Bisulfite sequencing involves bisulfite treatment of genomic DNA, resulting in the conversion of unmethylated cytosines into uracil, while methylated cytosines remain unchanged. After treatment, the region of interest is amplified, cloned, and sequenced. Investigating DNA methylation at a gene or a TE requires high-quality genomic DNA, and the conversion of unmethylated cytosines into uracil, while retaining methylated cytosines using sodium bisulfite treatment (Gruntman et al., 2008; Zhang et al., 2018). After this treatment, the region of interest is amplified via polymerase chain reaction (PCR), which is followed by TA-cloning and Sanger sequencing (Foerster, 2010). Because PCR amplification of the converted cytosines will replace uracil with thymine, determining the methylation profile at a region of interest can be achieved by comparing the sequence of the bisulfite-treated DNA with that of untreated DNA sequences (Gruntman et al., 2008). To minimize the noise created by incomplete conversion of unmethylated cytosine to uracil, examining DNA methylation using an internal control gene, and assaying multiple individual colonies of PCR products are needed.

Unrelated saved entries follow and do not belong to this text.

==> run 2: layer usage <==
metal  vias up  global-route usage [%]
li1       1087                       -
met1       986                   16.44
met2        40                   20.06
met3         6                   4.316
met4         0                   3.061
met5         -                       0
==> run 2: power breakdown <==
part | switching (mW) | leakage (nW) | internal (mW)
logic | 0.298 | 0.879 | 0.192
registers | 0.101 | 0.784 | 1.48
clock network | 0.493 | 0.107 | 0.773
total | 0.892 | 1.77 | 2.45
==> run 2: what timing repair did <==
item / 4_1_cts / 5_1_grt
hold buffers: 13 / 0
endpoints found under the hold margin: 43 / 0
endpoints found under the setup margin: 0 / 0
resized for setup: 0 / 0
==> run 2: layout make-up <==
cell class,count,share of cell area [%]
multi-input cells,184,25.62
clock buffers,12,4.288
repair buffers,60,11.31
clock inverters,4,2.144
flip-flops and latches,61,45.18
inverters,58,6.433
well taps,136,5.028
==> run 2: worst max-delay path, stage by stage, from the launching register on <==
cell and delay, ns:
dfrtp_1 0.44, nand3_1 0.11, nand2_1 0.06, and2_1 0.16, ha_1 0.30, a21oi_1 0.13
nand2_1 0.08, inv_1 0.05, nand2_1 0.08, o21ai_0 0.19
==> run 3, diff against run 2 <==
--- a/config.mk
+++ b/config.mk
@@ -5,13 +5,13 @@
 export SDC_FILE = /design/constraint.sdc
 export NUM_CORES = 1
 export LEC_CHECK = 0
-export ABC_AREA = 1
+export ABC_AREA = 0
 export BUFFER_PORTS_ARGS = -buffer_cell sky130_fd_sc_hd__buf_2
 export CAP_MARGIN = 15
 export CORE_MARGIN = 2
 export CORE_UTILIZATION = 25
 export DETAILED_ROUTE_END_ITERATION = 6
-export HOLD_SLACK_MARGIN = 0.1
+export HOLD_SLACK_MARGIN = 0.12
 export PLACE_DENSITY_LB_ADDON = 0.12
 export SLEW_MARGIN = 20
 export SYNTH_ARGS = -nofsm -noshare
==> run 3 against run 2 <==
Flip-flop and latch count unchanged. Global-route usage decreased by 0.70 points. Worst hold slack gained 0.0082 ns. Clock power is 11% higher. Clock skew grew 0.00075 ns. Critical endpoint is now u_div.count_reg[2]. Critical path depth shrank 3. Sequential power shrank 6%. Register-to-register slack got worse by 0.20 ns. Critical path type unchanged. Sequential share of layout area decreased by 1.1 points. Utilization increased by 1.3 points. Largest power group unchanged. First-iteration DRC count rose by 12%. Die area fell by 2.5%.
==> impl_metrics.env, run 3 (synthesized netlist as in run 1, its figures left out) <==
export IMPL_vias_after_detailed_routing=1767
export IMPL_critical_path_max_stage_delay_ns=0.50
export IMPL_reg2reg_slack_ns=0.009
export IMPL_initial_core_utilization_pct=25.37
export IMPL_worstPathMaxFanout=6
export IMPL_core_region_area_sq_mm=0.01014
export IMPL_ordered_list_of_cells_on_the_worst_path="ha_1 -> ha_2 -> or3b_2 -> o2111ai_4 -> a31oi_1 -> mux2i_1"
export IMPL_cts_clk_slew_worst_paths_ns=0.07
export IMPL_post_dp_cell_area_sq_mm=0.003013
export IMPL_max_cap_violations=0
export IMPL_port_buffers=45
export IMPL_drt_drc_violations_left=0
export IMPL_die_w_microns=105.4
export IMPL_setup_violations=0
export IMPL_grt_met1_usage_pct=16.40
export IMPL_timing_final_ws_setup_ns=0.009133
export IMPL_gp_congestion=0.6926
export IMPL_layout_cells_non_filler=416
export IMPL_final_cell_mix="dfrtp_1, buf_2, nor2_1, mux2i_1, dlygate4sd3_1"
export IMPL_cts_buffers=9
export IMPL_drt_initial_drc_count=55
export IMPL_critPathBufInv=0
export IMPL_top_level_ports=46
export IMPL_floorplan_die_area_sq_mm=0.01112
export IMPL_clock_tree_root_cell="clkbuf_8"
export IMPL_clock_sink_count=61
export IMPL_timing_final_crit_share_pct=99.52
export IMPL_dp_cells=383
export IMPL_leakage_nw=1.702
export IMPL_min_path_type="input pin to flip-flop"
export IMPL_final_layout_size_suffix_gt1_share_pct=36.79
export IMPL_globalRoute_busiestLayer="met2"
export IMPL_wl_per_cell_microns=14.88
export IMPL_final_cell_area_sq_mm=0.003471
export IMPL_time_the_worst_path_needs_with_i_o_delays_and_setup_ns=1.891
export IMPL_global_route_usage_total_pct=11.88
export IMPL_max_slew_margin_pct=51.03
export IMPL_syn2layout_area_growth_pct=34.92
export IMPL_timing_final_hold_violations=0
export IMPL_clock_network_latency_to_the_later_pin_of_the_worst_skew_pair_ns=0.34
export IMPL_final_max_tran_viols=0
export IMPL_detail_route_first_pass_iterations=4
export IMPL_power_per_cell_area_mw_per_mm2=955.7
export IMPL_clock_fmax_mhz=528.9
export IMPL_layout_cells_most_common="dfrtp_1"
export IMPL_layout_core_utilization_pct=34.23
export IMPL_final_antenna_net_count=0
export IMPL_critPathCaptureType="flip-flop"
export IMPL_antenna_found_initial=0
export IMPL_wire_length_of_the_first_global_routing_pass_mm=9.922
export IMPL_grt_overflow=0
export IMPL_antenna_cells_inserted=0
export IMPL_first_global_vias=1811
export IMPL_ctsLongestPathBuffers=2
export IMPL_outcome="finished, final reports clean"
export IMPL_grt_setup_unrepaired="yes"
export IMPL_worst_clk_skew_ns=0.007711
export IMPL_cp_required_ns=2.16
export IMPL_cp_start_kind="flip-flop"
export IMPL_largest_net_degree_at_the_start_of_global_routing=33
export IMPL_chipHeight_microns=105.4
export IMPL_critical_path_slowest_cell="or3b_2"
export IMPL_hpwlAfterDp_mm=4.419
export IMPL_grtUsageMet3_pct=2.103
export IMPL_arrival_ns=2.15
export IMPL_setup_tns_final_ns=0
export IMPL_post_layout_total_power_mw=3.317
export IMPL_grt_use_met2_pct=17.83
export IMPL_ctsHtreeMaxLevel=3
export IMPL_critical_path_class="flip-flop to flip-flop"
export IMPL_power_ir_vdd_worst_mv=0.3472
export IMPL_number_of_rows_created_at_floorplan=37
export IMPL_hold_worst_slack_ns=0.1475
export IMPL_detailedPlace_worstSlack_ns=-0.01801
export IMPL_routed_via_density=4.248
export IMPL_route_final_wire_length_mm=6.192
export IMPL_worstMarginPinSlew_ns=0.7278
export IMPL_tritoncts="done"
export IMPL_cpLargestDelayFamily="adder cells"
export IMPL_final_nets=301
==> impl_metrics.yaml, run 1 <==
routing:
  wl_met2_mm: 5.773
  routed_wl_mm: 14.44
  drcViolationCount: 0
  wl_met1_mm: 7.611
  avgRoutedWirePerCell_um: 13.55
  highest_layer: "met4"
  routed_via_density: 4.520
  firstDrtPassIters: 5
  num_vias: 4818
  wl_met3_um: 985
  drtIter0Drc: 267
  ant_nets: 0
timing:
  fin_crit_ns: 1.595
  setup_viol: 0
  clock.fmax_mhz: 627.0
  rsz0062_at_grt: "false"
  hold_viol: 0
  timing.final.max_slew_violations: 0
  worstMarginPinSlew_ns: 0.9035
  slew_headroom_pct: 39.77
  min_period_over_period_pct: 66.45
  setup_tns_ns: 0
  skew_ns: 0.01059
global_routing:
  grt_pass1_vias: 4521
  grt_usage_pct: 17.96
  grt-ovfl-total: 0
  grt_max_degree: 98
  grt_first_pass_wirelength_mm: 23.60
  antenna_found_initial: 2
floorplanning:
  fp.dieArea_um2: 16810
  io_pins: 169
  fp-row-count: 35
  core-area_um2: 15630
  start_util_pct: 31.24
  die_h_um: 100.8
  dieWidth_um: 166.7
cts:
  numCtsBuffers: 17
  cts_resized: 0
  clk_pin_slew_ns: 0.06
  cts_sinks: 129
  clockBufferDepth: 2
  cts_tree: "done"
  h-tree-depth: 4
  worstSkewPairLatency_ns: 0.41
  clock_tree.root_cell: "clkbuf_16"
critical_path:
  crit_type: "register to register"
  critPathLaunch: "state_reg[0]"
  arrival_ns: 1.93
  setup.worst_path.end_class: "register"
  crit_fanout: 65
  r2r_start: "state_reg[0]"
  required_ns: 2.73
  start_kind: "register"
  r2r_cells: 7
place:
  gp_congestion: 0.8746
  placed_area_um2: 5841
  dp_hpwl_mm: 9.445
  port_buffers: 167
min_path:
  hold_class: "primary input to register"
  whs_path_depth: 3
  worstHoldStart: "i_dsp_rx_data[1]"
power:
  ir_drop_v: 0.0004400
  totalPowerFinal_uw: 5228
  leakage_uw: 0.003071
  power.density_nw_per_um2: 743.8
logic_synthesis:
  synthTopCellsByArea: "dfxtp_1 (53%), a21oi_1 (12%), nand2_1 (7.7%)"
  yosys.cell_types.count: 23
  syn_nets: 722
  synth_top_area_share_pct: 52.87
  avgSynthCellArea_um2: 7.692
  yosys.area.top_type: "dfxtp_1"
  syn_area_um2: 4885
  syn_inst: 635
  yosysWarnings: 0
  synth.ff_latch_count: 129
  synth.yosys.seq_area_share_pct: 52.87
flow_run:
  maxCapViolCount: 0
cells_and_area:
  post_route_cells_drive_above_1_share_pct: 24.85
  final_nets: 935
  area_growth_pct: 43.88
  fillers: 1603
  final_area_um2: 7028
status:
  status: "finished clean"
$ cat config.mk
export PLATFORM = sky130hd
export DESIGN_NAME = down_timer
export DESIGN_NICKNAME = d
export VERILOG_FILES = /design/src/down_timer_pkg.sv /design/src/down_timer.sv
export SDC_FILE = /design/constraint.sdc
export NUM_CORES = 1
export LEC_CHECK = 0
export ABC_AREA = 1
export ABC_CLOCK_PERIOD_IN_PS = 2900
export BUFFER_PORTS_ARGS = -buffer_cell sky130_fd_sc_hd__buf_2
export CORE_MARGIN = 5
export CORE_UTILIZATION = 45
export DETAILED_ROUTE_END_ITERATION = 6
export HOLD_SLACK_MARGIN = 0.1
export PLACE_DENSITY = 0.7
export SETUP_SLACK_MARGIN = 0.3
export SYNTH_ARGS = -nofsm -noshare
export SYNTH_HDL_FRONTEND = slang
export SYNTH_SLANG_ARGS = --single-unit
$ cat constraint.sdc
create_clock -name clock_in -period 2.9 [get_ports clock_in]
set_input_delay 0 -clock clock_in [delete_from_list [all_inputs] [get_ports clock_in]]
set_output_delay 0 -clock clock_in [all_outputs]
set_load 0.01 [all_outputs]
### src/logic/sbrw_cfg.svh
// Purpose: constants for the staged boot and runtime watchdog
// Assumes: 40 MHz clock
// Notes:   times in seconds, counts derived in cycles
`ifndef SBRW_CFG_SVH
`define SBRW_CFG_SVH

// =====================================================================
// timing
`define SBRW_CLK_HZ        40000000
`define SBRW_SEC_S         1
`define SBRW_CYC_PER_SEC   (`SBRW_CLK_HZ * `SBRW_SEC_S)

// =====================================================================
// timeout table, seconds per code 0..9
`define SBRW_T0_S          11'h001
`define SBRW_T1_S          11'h002
`define SBRW_T2_S          11'h005
`define SBRW_T3_S          11'h00A
`define SBRW_T4_S          11'h01E
`define SBRW_T5_S          11'h03C
`define SBRW_T6_S          11'h078
`define SBRW_T7_S          11'h12C
`define SBRW_T8_S          11'h258
`define SBRW_T9_S          11'h708

// =====================================================================
// code offsets into the timeout table
`define SBRW_POST_OFS      4'h3
`define SBRW_DLY_OFS       4'h2

// =====================================================================
// mode and event codes
`define SBRW_MODE_DIS      2'h0
`define SBRW_MODE_ONCE     2'h1
`define SBRW_MODE_SINGLE   2'h2
`define SBRW_MODE_REPEAT   2'h3
`define SBRW_EV_DIS        2'h0
`define SBRW_EV_NOTIFY     2'h1
`define SBRW_EV_RESET      2'h2
`define SBRW_EV_PWRBTN     2'h3
`define SBRW_SEL_OFF       3'h0
`define SBRW_CNT_ONE       11'h001

`endif

### src/logic/sbrw_pkg.sv
// Purpose: types for the staged boot and runtime watchdog
// Assumes: constants come from sbrw_cfg.svh
// Notes:   none
package sbrw_pkg;

  // =====================================================================
  // runtime watchdog states
  typedef enum logic [2:0] {
    RT_OFF   = 3'b000,
    RT_DELAY = 3'b001,
    RT_S1    = 3'b010,
    RT_S2    = 3'b011,
    RT_S3    = 3'b100,
    RT_DONE  = 3'b101
  } sbrw_rt_t;

  // =====================================================================
  // configuration bundle
  typedef struct packed {
    logic [2:0] post_sel;
    logic       pause_en;
    logic [1:0] rt_mode;
    logic [2:0] delay_sel;
    logic [3:0] tmo1;
    logic [3:0] tmo2;
    logic [3:0] tmo3;
    logic [1:0] ev1;
    logic [1:0] ev2;
    logic [1:0] ev3;
    logic       notify_restart;
  } sbrw_cfg_t;

  // event pulses
  typedef struct packed {
    logic sys_reset;
    logic pwr_btn;
    logic notify_shutdown;
    logic notify_restart;
  } sbrw_evt_t;

  // all state of the top
  typedef struct packed {
    logic       post_run;
    logic       post_done;
    logic [10:0] post_cnt;
    sbrw_rt_t   rt_st;
    logic [10:0] rt_cnt;
    sbrw_evt_t  evt;
  } sbrw_state_t;

endpackage : sbrw_pkg

### src/logic/sbrw_tick.sv
// Purpose: one-second tick generator with restart
// Assumes: synchronous active-high reset
// Notes:   tick is a one-cycle pulse every CYC cycles after clr
`timescale 1ns/100ps
module sbrw_tick #(
  parameter int unsigned CYC = 40000000
) (
  input  wire logic clk,
  input  wire logic rst,
  input  wire logic clr,
  output logic      tick
);

  typedef struct packed {
    logic [25:0] cnt;
  } sbrw_tick_t;

  sbrw_tick_t st_ff;
  sbrw_tick_t nxt_st;
  localparam logic [25:0] LAST = 26'(CYC - 1);

  // =====================================================================
  // prescaler
  assign tick = (st_ff.cnt == LAST);

  always_comb begin
    nxt_st = st_ff;
    if (clr || tick) begin
      nxt_st.cnt = 26'h0000000;
    end else begin
      nxt_st.cnt = st_ff.cnt + 26'h0000001;
    end
  end

  always_ff @(posedge clk) begin
    if (rst) begin
      st_ff <= '0;
    end else begin
      st_ff <= nxt_st;
    end
  end

endmodule : sbrw_tick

Here, we provide a case study with step-by-step procedures, to examine the pattern of DNA methylation at a silenced MuDR element in maize, which is a well-documented system to validate our protocol. We described a site-specific DNA methylation pipeline, using traditional TA cloning and Sanger sequencing and provide procedures for sample preparation, treatment, cloning work, and data analysis. We highlight the applicability of this traditional DNA methylation pipeline as an inexpensive method for pilot studies, important for decision-making, or for use when an organism’s genome is not fully sequenced. Additionally, this pipeline describes the basis of molecular cloning and epigenetic analysis, and how it can be used as a method for teaching.